一旦库可用,您就可以单独从 Netbeans IDE 构建这两个项目。GcmAesTest 项目具有 libGcmAes.so 依赖项,并且会预先构建。构建完成后,还可以调试项目。
测试程序验证了几项加密和解密测试。其中之一是解密使用 Java 代码加密的文本(链接如下)。
它产生以下示例测试结果
Key=D303E8441BE72DD1501319D64A46CA6442031A29706000D2D3988175D7B492C4
Len=64
IV=D4AF4DB97D31492CA227D7BBB59AC494
Len=32
Key and IV Test OK
Test 1 -> Encrypted base64 encoded:
G3Elmv9n3cRyvVl5gZHtne9AEQHM3agHU1KTMvFxhSdWyASx5fD9uVfhVk+KRA==
Test 1 -> Decrypted: Test encryption and decryption
Test 1 -> Encryption / Decryption OK
Plain Text: Test encryption and decryption
Test 2 -> Encrypted base64 encoded:
A/boAixWJKflKviHp2cfDl6l/xn1qw2MsHcKFkrOfm2XOVmawIFct4fS1w7wKw==
Test 2 -> Decrypted: Test encryption and decryption
Test 2 -> Encryption / Decryption OK
Test 3 -> Decrypted: Test encryption and decryption
Test 3 -> Java Encrypted / C++ Decryption OK
Test 4 -> Multi-byte Text: syllabic kana – hiragana (平仮名) and katakana (片仮名)
Test 4 -> Hex Encoded:
73796C6C61626963206B616E6120E28093206869726167616E612028E5B9B3E4BBAEE5908D2920616E64206B6174616B616E612028E78987E4BBAEE5908D29
Test 4 -> Hex Encoding OK
Test 5 -> Multi-byte Text: syllabic kana – hiragana (平仮名) and katakana (片仮名)
Test 5 -> Hex Decoded: syllabic kana – hiragana (平仮名) and katakana (片仮名)
Test 5 -> Hex Decoding OK
Test 6 -> Multi-byte Text: syllabic kana – hiragana (平仮名) and katakana (片仮名)
Test 6 -> Base64 Encoded:
c3lsbGFiaWMga2FuYSDigJMgaGlyYWdhbmEgKOW5s+S7ruWQjSkgYW5kIGthdGFrYW5hICjniYfku67lkI0p
Test 6 -> Base64 Encoding OK
Test 7 -> Multi-byte Text: syllabic kana – hiragana (平仮名) and katakana (片仮名)

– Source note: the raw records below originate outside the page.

==> config.mk <==
export PLATFORM = sky130hd
export DESIGN_NAME = fifo_level
export DESIGN_NICKNAME = d
export VERILOG_FILES = /design/src/rtl/fifo_level.sv
export SDC_FILE = /design/constraint.sdc
export NUM_CORES = 1
export LEC_CHECK = 0
export CAP_MARGIN = 5
export CORE_MARGIN = 1.5
export CORE_UTILIZATION = 55
export DETAILED_ROUTE_END_ITERATION = 12
export GPL_TIMING_DRIVEN = 0
export PLACE_DENSITY = 0.74
export SYNTH_ARGS = -nofsm -noshare
export SYNTH_HDL_FRONTEND = slang
export SYNTH_SLANG_ARGS = --single-unit
==> constraint.sdc <==
create_clock -name clk -period 5.8 [get_ports clk]
set_clock_uncertainty 0.2 [all_clocks]
set_input_delay 0.58 -clock clk [delete_from_list [all_inputs] [get_ports clk]]
set_output_delay 0.58 -clock clk [all_outputs]
set_load 0.02 [all_outputs]
==> src/rtl/fifo_level.sv <==
// ============================================================================
//  Module      : fifo_level
//  Description : First-word-fall-through circular FIFO with occupancy count,
//                programmable almost-full/almost-empty thresholds and optional
//                sticky overflow/underflow flags (enabled by FIFO_LEVEL_ERR_EN).
//  Revision    : 1.0 - initial release
// ============================================================================
`default_nettype none

module fifo_level #(
    parameter int WORD_BITS     = 8,
    parameter int ADDR_BITS     = 4,
    parameter int AFULL_THRESH  = 2**ADDR_BITS - 2,
    parameter int AEMPTY_THRESH = 2
) (
    input  logic                 clk,
    input  logic                 reset,
    input  logic                 read,
    input  logic                 write,
    input  logic [WORD_BITS-1:0] wdata,
    output logic [WORD_BITS-1:0] rdata,
    output logic                 empty,
    output logic                 full,
    output logic [ADDR_BITS:0]   count,
    output logic                 almost_full,
    output logic                 almost_empty,
    input  logic                 err_clr,
    output logic                 overflow,
    output logic                 underflow
);

    localparam int               DEPTH    = 2**ADDR_BITS;
    localparam logic [ADDR_BITS:0] c_DEPTH  = (ADDR_BITS+1)'(DEPTH);
    localparam logic [ADDR_BITS:0] c_AFULL  = (ADDR_BITS+1)'(AFULL_THRESH);
    localparam logic [ADDR_BITS:0] c_AEMPTY = (ADDR_BITS+1)'(AEMPTY_THRESH);

    logic [WORD_BITS-1:0] r_mem [DEPTH];
    logic [ADDR_BITS-1:0] r_wptr;
    logic [ADDR_BITS-1:0] r_rptr;
    logic [ADDR_BITS:0]   r_count;
    logic                 r_empty;
    logic                 r_full;
    logic                 r_afull;
    logic                 r_aempty;

    logic                 w_wr_ok;
    logic                 w_rd_ok;
    logic [ADDR_BITS:0]   w_count_next;

    // A write while full is still accepted when a read frees the head slot.
    assign w_wr_ok      = write & (~r_full | read);
    assign w_rd_ok      = read & ~r_empty;
    assign w_count_next = r_count + (ADDR_BITS+1)'(w_wr_ok) - (ADDR_BITS+1)'(w_rd_ok);

    always_ff @(posedge clk) begin
        if (reset) begin
            r_wptr   <= '0;
            r_rptr   <= '0;
            r_count  <= '0;
            r_empty  <= 1'b1;
            r_full   <= 1'b0;
            r_afull  <= 1'b0;
            r_aempty <= 1'b1;
        end else begin
            if (w_wr_ok) begin
                r_wptr <= r_wptr + ADDR_BITS'(1);
            end
            if (w_rd_ok) begin
                r_rptr <= r_rptr + ADDR_BITS'(1);
            end
            r_count  <= w_count_next;
            r_empty  <= (w_count_next == '0);
            r_full   <= (w_count_next == c_DEPTH);
            r_afull  <= (w_count_next >= c_AFULL);
            r_aempty <= (w_count_next <= c_AEMPTY);
        end
    end

    // Storage is deliberately left out of reset; stale words are never visible.
    always_ff @(posedge clk) begin
        if (!reset && w_wr_ok) begin
            r_mem[r_wptr] <= wdata;
        end
    end

    assign rdata        = r_mem[r_rptr];
    assign empty        = r_empty;
    assign full         = r_full;
    assign count        = r_count;
    assign almost_full  = r_afull;
    assign almost_empty = r_aempty;

`ifdef FIFO_LEVEL_ERR_EN
    logic r_overflow;
    logic r_underflow;

    // A set event in the same cycle as err_clr wins over the clear.
    always_ff @(posedge clk) begin
        if (reset) begin
            r_overflow  <= 1'b0;
            r_underflow <= 1'b0;
        end else begin
            if (write & r_full & ~read) begin
                r_overflow <= 1'b1;
            end else if (err_clr) begin
                r_overflow <= 1'b0;
            end
            if (read & r_empty) begin
                r_underflow <= 1'b1;
            end else if (err_clr) begin
                r_underflow <= 1'b0;
            end
        end
    end

    assign overflow  = r_overflow;
    assign underflow = r_underflow;
`else
    logic w_unused_err_clr;

    assign w_unused_err_clr = err_clr;
    assign overflow         = 1'b0;
    assign underflow        = 1'b0;
`endif

endmodule

`default_nettype wire

==> results of run 1 <==
-- state kept, by name, indices dropped and copies added, names as in the netlist, named ones only --
name / count
full: 1
r_mem: 128
r_wptr: 4
almost_full: 1
empty: 1
count: 5
r_rptr: 4
almost_empty: 1
-- worst max-delay path: cells and delay by family (launching register included) --
family	cells	cell delay, ps
buffers and inverters	2	1090
muxes	2	960
DFF	1	430
-- report_power, final --
part,switching [mW],total (mW),internal (mW)
combinational,0.264,0.511,0.247
sequential,0.0232,1.23,1.21
clock,0.403,1.10,0.697
-- per-layer routing --
| layer | up-vias | wire length (um) | share of wire | GRT usage |
|---|---|---|---|---|
| li1 | 1296 | - | - | - |
| met1 | 1430 | 4130 | 0.39 | 0.250 |
| met2 | 98 | 5770 | 0.54 | 0.355 |
| met3 | 9 | 654 | 0.061 | 0.0551 |
| met4 | 0 | 92 | 0.0086 | 0.0733 |
| met5 | - | 0 | 0 | 0 |
-- layout make-up --
class	count	area, sq um
Buffer	14	106
Sequential cell	149	4260
Inverter	13	48.8
Clock inverter	13	180
Tap cell	136	170
Multi-Input combinational cell	122	1560
Fill cell	684	3380
Clock buffer	19	422
Timing Repair Buffer	28	280
-- per-stage QoR --
| stage | instance area, sq um | hold WS [ps] | util |
|---|---|---|---|
| detailed placement | 6430 | 324 | 0.618 |
| global placement | 6430 | 300 | 0.618 |
| global route | 7040 | 355 | 0.675 |
| CTS | 7040 | 333 | 0.675 |
| finish | 7040 | 318 | 0.675 |
| floorplan | 5980 | 277 | - |
-- how the worst max path moves through the flow --
stage	end	slack, ps	cells after the start
6_report	rdata[5]	2010	4
5_1_grt	rdata[7]	1920	4
4_1_cts	rdata[0]	1980	4
3_5_place_dp	almost_full$_SDFF_PP0_	2250	10
3_3_place_gp	almost_full$_SDFF_PP0_	2290	10
2_1_floorplan	almost_full$_SDFF_PP0_	2980	9
-- logic make-up after synthesis --
group | count (synthesis)
AOI/OAI and AO/OA | 8
xor gates and xnor gates | 9
adders and majority gates | 11
buffers and inverters | 27
DFF | 149
muxes | 41
other | 1
and+or+nand+nor | 51
-- synth_stat cells (5+ instances only) --
cell / count
dfxtp_1: 21
xor2_1: 5
and2_1: 12
nor2_1: 16
mux4_1: 24
buf_1: 5
ha_1: 10
edfxtp_1: 128
mux4_2: 16
nand2_1: 5
a21oi_1: 5
inv_1: 13
==> impl_metrics.yaml, run 1 <==
floorplan:
  rows: 37
  dieArea_sq_mm: 0.0115
  die_y_um: 107
  die_w_um: 107
  initial_utilization: 0.574
  fp.coreArea_sq_mm: 0.0104
  io_pins: 32
critical_path:
  startpoint_type: "flip-flop"
  crit_path_frequent_cell: "mux4_2"
  worst-r2r-setup-slack_ps: 3010
  crit_arrival_ps: 3010
  max_stage_delay_ps: 560
  path_max_fanout: 10
  cp-end-kind: "primary output"
  cp_cell_sequence: "buf_1 -> mux4_2 -> mux4_2 -> clkdlybuf4s50_1"
  worstSetupPathType: "reg2out"
  r2r-end: "almost_full$_SDFF_PP0_"
  rr_worst_depth: 9
  worst_ep_required_time_ps: 5020
  rr_startpoint: "full$_SDFF_PP0_"
  cpMaxStageDelayCell: "clkdlybuf4s50_1"
route:
  drcViolationCount: 0
  avgViaCountPerCell: 5.73
  dr.pass1.iters: 5
  drt_iter0_drc: 199
  drtAntennaViolNets: 0
  dr_total_vias: 2833
  wl_per_cell_um: 21.6
  routed_wl_um: 10600
run:
  drv_cap: 0
worst_hold_path:
  min_path_type: "reg2reg"
  min_from: "r_wptr[1]$_SDFFE_PP0P_"
  min_delay_path_depth: 2
  min_to: "r_wptr[1]$_SDFFE_PP0P_"
power_and_ir_drop:
  finalPower_mw: 2.84
  irDropWorstVdd_mv: 0.364
  powerDensity_mw_per_mm2: 404
  p_leak_nw: 2.35
clock_network:
  hold_buffers: 0
  cts_max_level: 4
  clk_pin_slew_ps: 60
  cts_root_buf: "clkbuf_8"
  cts.repair.resized: 0
  clock_latency_ps: 520
  cts_sinks: 149
  clk_path_buf_depth: 2
  cts_tree: "built"
  cts_setup_buffers: 0
  cts-buffers-inserted: 17
placed_design:
  dpl.cell_count: 462
  gp_congestion: 0.744
  port_buffers: 28
  place_ws_ps: 2250
  dp_hpwl_um: 6960
synth:
  syn_avg_cell_area_sq_um: 20.1
  synth_xor_area_frac: 0.0132
  synthArstFlopShare: 0
  ys.flop_type: "edfxtp_1"
  netlist_area_sq_mm: 0.00598
  synth_top_area_frac: 0.643
  synthTopCellsByArea: "edfxtp_1 64%, mux4_1 11%, dfxtp_1 7.0%"
  synth_top_family_by_area: "multiplexers"
  synth-seq-area-share: 0.713
  synth_edf_count: 128
  synthAdderAreaFrac: 0.0243
  synth_top_cell_by_area: "edfxtp_1"
  ys_ff_latch: 149
  synth_cell_type_count: 34
  syn_inst: 297
  synth_compound_area_frac: 0.00879
  synth_warnings: 0
  yosys.area_share.simple: 0.0467
  synth.mux.area_fraction: 0.167
sta:
  setup_ws_ps: 2010
  fin_setup_tns_ps: 0
  relSlewSlack: 0.461
  final-setup-viol-count: 0
  worst_slew_pin_slew_ps: 805
  finalWorstPathRequiredPeriod_ps: 3790
  finalCritPeriodShare: 0.653
  hold_viol: 0
  clock.fmax_mhz: 264
  finalMaxSlewViolations: 0
  rsz0062_at_grt: "false"
grt:
  grt_max_degree: 17
  grt_pass1_wl_um: 16200
  antenna_found_initial: 0
  grt.total_usage: 0.205
  grt_remaining_overflow: 0
  first_global_vias: 2908
finish:
  syn_to_final_growth_pct: 17.7
  num_antenna_cells: 0
  mostFrequentLayoutCells: "128 x edfxtp_1, 28 x clkdlybuf4s50_1, 24 x mux4_1"
  fin_cells: 494
  mostFrequentLayoutCell: "edfxtp_1"
  nets: 369
  drive_gt1_frac: 0.140
outcome:
  outcome: "complete, no violations"
Note: power is estimated with default switching activity, not from simulation.
==> inputs of run 2 (changes only) <==
CORE_UTILIZATION = 53   (was 55)
PLACE_DENSITY = 0.75   (was 0.74)
clock period = 3.2 ns   (was 5.8 ns; I/O delays follow)
==> impl_metrics.yaml, run 2 (synthesis gave the netlist of run 1 again) <==
placed_design:
  dp_hpwl_um: 7210
  port_buffers: 28
  dpl.cell_count: 466
  gp_congestion: 0.742
  place_ws_ps: -98.0
finish:
  nets: 369
  multi_input_area_sq_mm: 0.00156
  num_antenna_cells: 0
  final-seq-area_sq_mm: 0.00426
  syn_to_final_growth_pct: 17.5
  final_core_util: 0.642
  mostFrequentLayoutCell: "edfxtp_1"
  drive_gt1_frac: 0.159
  mostFrequentLayoutCells: "128 x edfxtp_1, 24 x mux4_1, 21 x dfxtp_1"
  nFillCells: 726
  top_register: "r_mem"
  fin_cells: 498
  largest_register_ff_count: 128
critical_path:
  cp-end-kind: "primary output"
  worst-r2r-setup-slack_ps: 400
  worst_ep_required_time_ps: 2680
  path_max_fanout: 10
  worstSetupPathType: "reg2out"
  rr_worst_depth: 9
  r2r-end: "almost_full$_SDFF_PP0_"
  crit_arrival_ps: 2530
  crit_end: "rdata[6]"
  rr_startpoint: "full$_SDFF_PP0_"
  startpoint_type: "flip-flop"
route:
  wl_per_cell_um: 21.4
  drt_iter0_drc: 115
  dr_total_vias: 2830
  dr.pass1.iters: 4
  routed_wl_um: 10600
  drtAntennaViolNets: 0
  avgViaCountPerCell: 5.68
  drcViolationCount: 0
floorplan:
  rows: 38
  initial_utilization: 0.547
  io_pins: 32
  fp.coreArea_sq_mm: 0.0109
  die_y_um: 109
  die_w_um: 109
  dieArea_sq_mm: 0.0119
power_and_ir_drop:
  powerDensity_mw_per_mm2: 726
  p_int_mw: 3.78
  sw_frac_of_total: 0.258
  sequentialPowerShare: 0.437
  irDropWorstVdd_mv: 0.620
  clockPowerShare: 0.384
  p_sw_mw: 1.31
  finalPower_mw: 5.10
  combPwrFrac: 0.178
  p_leak_nw: 2.37
clock_network:
  cts_root_buf: "clkbuf_16"
  clk_pin_slew_ps: 60
  cts_max_level: 4
  clock_latency_ps: 410
  cts_sinks: 149
  cts_setup_buffers: 0
  cts-buffers-inserted: 17
  cts_tree: "built"
  clk_path_buf_depth: 2
sta:
  finalMaxSlewViolations: 0
  hold_viol: 0
  setup_ws_ps: 154
  rsz0062_at_grt: "false"
  finalWorstPathRequiredPeriod_ps: 3050
  finalCritPeriodShare: 0.952
  final-setup-viol-count: 0
  clock.fmax_mhz: 328
  relSlewSlack: 0.440
  worst_slew_pin_slew_ps: 837
outcome:
  outcome: "complete, no violations"
grt:
  antenna_found_initial: 0
  grt.total_usage: 0.205
  grt_remaining_overflow: 0
  first_global_vias: 2871
  grt_pass1_wl_um: 16800
  grt_max_degree: 17
run:
  drv_cap: 0
worst_hold_path:
  min_path_type: "reg2reg"
  min_delay_path_depth: 2
==> run 2: changes by cell type in the layout (fill, tap and decap cells not counted) <==
cell             previous run  this run
clkbuf_8                    1         0
clkinv_1                    2         0
dlygate4sd2_1               0         8
clkbuf_16                  16        17
bufinv_16                   4         2
buf_2                       0         2
clkbuf_2                    0         1
clkinvlp_4                  4         5
clkbuf_1                    5         2
clkinv_2                    1         0
clkdlybuf4s50_1            28        20
buf_1                       5         3
inv_6                       2         8
==> run 2: worst min-delay path by stage <==
stage / start / end / slack, ps
6_report: r_wptr[1]$_SDFFE_PP0P_ / r_wptr[1]$_SDFFE_PP0P_ / 310
4_1_cts: r_wptr[1]$_SDFFE_PP0P_ / r_wptr[1]$_SDFFE_PP0P_ / 310
5_1_grt: r_wptr[1]$_SDFFE_PP0P_ / r_wptr[1]$_SDFFE_PP0P_ / 360
3_3_place_gp: r_wptr[1]$_SDFFE_PP0P_ / r_wptr[1]$_SDFFE_PP0P_ / 290
3_5_place_dp: r_wptr[1]$_SDFFE_PP0P_ / r_wptr[1]$_SDFFE_PP0P_ / 300
2_1_floorplan: wdata[0] / r_mem[0][0]$_DFFE_PP_ / 220
==> run 2: timing repair <==
item	4_1_cts	5_1_grt
resized for setup	11	0
endpoints found under the setup margin	8	0
hold buffers	0	0
==> run 2: power groups by stage <==
| stage | Combinational [mW] | Clock (mW) | Sequential [mW] |
|---|---|---|---|
| 6_report | 0.908 | 1.96 | 2.23 |
| 5_1_grt | 0.998 | 2.08 | 2.24 |
| 4_1_cts | 0.919 | 1.99 | 2.23 |
| 3_5_place_dp | 0.928 | 0 | 2.27 |
| 3_3_place_gp | 0.906 | 0 | 2.27 |
| 2_1_floorplan | 0.569 | 0 | 2.31 |
==> run 2: area by class of cell <==
cell class | count | share of cell area
Sequential cell | 149 | 0.607
Buffer | 14 | 0.0157
Clock buffer | 17 | 0.0606
Multi-Input combinational cell | 122 | 0.223
Timing Repair Buffer | 28 | 0.0385
Tap cell | 140 | 0.0249
Inverter | 13 | 0.00695
Clock inverter | 15 | 0.0239
==> run 2: layer usage <==
metal	wire, um	vias to the layer above	global-route usage	share of wire
li1	-	1299	-	-
met5	0	-	0	0
met3	526	7	0.0616	0.049
met1	4820	1439	0.284	0.45
met2	5220	85	0.316	0.49
met4	74	0	0.0631	0.0070
==> run 2: critical path: stages (launching register included) <==
cell and delay, ps:
dfxtp_1 330, buf_6 140, buf_8 170, mux4_1 630
mux4_2 510, dlygate4sd2_1 340
==> run 2: per-stage QoR <==
step | TNS [ps] | hold slack [ps] | cell area [sq um]
finish | 0 | 309 | 7030
global route | 0 | 356 | 7030
CTS | 0 | 314 | 7030
detailed placement | -234 | 304 | 6440
global placement | -78.3 | 291 | 6440
floorplan | 0 | 219 | 5980
==> inputs of run 3 (changes only) <==
PLACE_DENSITY = 0.72   (was 0.75)
==> impl_metrics.yaml, run 3 (synthesis gave the netlist of run 1 again) <==
critical_path:
  r2r-end: "almost_full$_SDFF_PP0_"
  rr_worst_depth: 9
  startpoint_type: "flip-flop"
  cpMaxStageDelayCell: "mux4_1"
  worstSetupPathType: "reg2out"
  cp-end-kind: "primary output"
  max_stage_delay_ps: 620
  cp_cell_sequence: "buf_6 -> buf_8 -> mux4_1 -> mux4_2 -> dlygate4sd2_1"
  path_max_fanout: 10
  rr_startpoint: "full$_SDFF_PP0_"
  worst-r2r-setup-slack_ps: 410
  crit_arrival_ps: 2530
  worst_ep_required_time_ps: 2680
route:
  drcViolationCount: 0
  avgViaCountPerCell: 5.66
  dr.pass1.iters: 4
  drtAntennaViolNets: 0
  dr_total_vias: 2821
  drt_iter0_drc: 213
  wl_per_cell_um: 21.4
  routed_wl_um: 10700
finish:
  mostFrequentLayoutCell: "edfxtp_1"
  top_register: "r_mem"
  num_antenna_cells: 0
  mostFrequentLayoutCells: "128 x edfxtp_1, 24 x mux4_1, 21 x dfxtp_1, 21 x clkbuf_16, 20 x clkdlybuf4s50_1"
  final_core_util: 0.644
  largest_register_ff_count: 128
  nets: 369
  drive_gt1_frac: 0.159
  syn_to_final_growth_pct: 17.8
  fin_area_sq_mm: 0.00704
  fin_cells: 498
sta:
  hold_viol: 0
  worst_slew_pin_slew_ps: 795
  finalMaxSlewViolations: 0
  rsz0062_at_grt: "false"
  relSlewSlack: 0.468
  clock.fmax_mhz: 327
  final-setup-viol-count: 0
  finalWorstPathRequiredPeriod_ps: 3050
  finalCritPeriodShare: 0.955
worst_hold_path:
  min_to: "r_wptr[1]$_SDFFE_PP0P_"
  min_from: "r_wptr[1]$_SDFFE_PP0P_"
  min_path_type: "reg2reg"
  min_delay_path_depth: 2
clock_network:
  cts_tree: "built"
  hold_buffers: 0
  cts.repair.resized: 12
  cts_root_buf: "clkbuf_16"
  clock_latency_ps: 420
  cts_setup_buffers: 0
  cts-buffers-inserted: 17
  clk_path_buf_depth: 2
  cts_sinks: 149
  clk_pin_slew_ps: 60
  cts_max_level: 4
grt:
  grt.total_usage: 0.200
  grt_max_degree: 17
  first_global_vias: 2935
  grt_remaining_overflow: 0
  antenna_found_initial: 0
  grt_pass1_wl_um: 16400
floorplan:
  io_pins: 32
  rows: 38
  die_y_um: 109
  die_w_um: 109
  dieArea_sq_mm: 0.0119
  fp.coreArea_sq_mm: 0.0109
  initial_utilization: 0.547
power_and_ir_drop:
  powerDensity_mw_per_mm2: 721
  irDropWorstVdd_mv: 0.522
  p_leak_nw: 2.40
run:
  drv_cap: 0
placed_design:
  dpl.cell_count: 466
  gp_congestion: 0.748
  dp_hpwl_um: 7190
  port_buffers: 28
  dpl_cell_area_sq_mm: 0.00644
outcome:
  outcome: "complete, no violations"
run 3: worst max-delay path, delay by kind of cell (launching register included):
| kind | cells | cell delay [ps] |
|---|---|---|
| muxes | 2 | 1130 |
| DFF | 1 | 320 |
| buffers and inverters | 3 | 650 |
run 3: stage by stage:
step                      setup WS, ps  hold slack, ps  total power, mW  setup TNS, ps
final                              145             320             5.07              0
after global routing              93.8             379             5.27              0
after CTS                          124             318             5.12              0
after detailed placement          -144             309             3.18           -475
after global placement           -95.1             299             3.17           -254
after floorplan                    598             219             2.88              0
run 3: cell type report:
class	instances	area, sq um
well taps	140	175
clock inverters	11	81.3
inverters	13	48.8
multi-input cells	122	1560
flip-flops and latches	149	4260
plain buffers	14	113
clock buffers	21	526
repair buffers	28	270
fillers	759	3890
run 3: worst max path at each step:
| stage | startpoint | end | slack [ps] | cells past startpoint |
|---|---|---|---|---|
| after floorplan | full$_SDFF_PP0_ | almost_full$_SDFF_PP0_ | 600 | 9 |
| after global placement | read | almost_full$_SDFF_PP0_ | -100 | 10 |
| after detailed placement | read | almost_full$_SDFF_PP0_ | -140 | 10 |
| after CTS | flip-flop | rdata[5] | 120 | 5 |
| after global routing | flip-flop | rdata[5] | 90 | 5 |
| final | flip-flop | rdata[5] | 150 | 5 |
run 3: power breakdown:
group          internal (mW)  switching (mW)
Combinational          0.432           0.461
Sequential              2.19          0.0411
Clock                   1.19           0.769
Total                   3.80            1.27
run 3: per-layer routing:
layer  vias to the layer above  GRT usage  part of all wire  routed length, um
met3                        20     0.0538             0.047                504
met4                         0     0.0770             0.021                221
li1                       1293          -                 -                  -
met2                        78      0.334              0.51               5460
met1                      1430      0.252              0.42               4480
met5                         -          0                 0                  0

Test 7 -> Base64 Decoded: syllabic kana – hiragana (平仮名) and katakana (片仮名)
Test 7 -> Base64 Decoding OK
该测试项目还演示了如何在 Linux 类系统上将 libGcmAes.so 与其他 C++ 项目一起使用。通常,只需在您的项目中包含 GcmAes.h,并将您的项目链接到 libGcmAes.so。代码使用 C++ 14 标准。
GcmAes.h
/*
Copyright (©) 2023 Kashif Mushtaq
Permission is hereby granted, free of charge, to any person obtaining a copy
of this software and associated documentation files (the "Software"), to deal
in the Software without restriction, including without limitation the rights
to use, copy, modify, merge, publish, distribute, sub-license, and/or sell
copies of the Software, and to permit persons to whom the Software is
furnished to do so, subject to the following conditions:
The above copyright notice and this permission notice shall be included in all
copies or substantial portions of the Software.
THE SOFTWARE IS PROVIDED "AS IS", WITHOUT WARRANTY OF ANY KIND, EXPRESS OR
IMPLIED, INCLUDING BUT NOT LIMITED TO THE WARRANTIES OF MERCHANTABILITY,
FITNESS FOR A PARTICULAR PURPOSE AND NONINFRINGEMENT. IN NO EVENT SHALL THE
AUTHORS OR COPYRIGHT HOLDERS BE LIABLE FOR ANY CLAIM, DAMAGES OR OTHER
LIABILITY, WHETHER IN AN ACTION OF CONTRACT, TORT OR OTHERWISE, ARISING FROM,
OUT OF OR IN CONNECTION WITH THE SOFTWARE OR THE USE OR OTHER DEALINGS IN THE
SOFTWARE.
*/
#ifndef __CRYPTOGRAPHER_INCLUDE_HEADER__
#define __CRYPTOGRAPHER_INCLUDE_HEADER__
#pragma once
#include <iostream>
#include <string>
#include <stdio.h>
#include <stdlib.h>
#include <iostream>
#include <fstream>
#include <cstdlib>
#include <syslog.h>
#include <stdarg.h>
#include <fcntl.h>
#include <unistd.h>
#include <signal.h>
#include <sys/types.h>
#include <sys/stat.h>
#include <errno.h>
/**
Exported for dynamic loading and calling
*/
#ifdef __cplusplus
extern "C" {
#endif
/*
* Note:
* All functions returning buffers like **out<name>
* are allocated using new and are null terminated.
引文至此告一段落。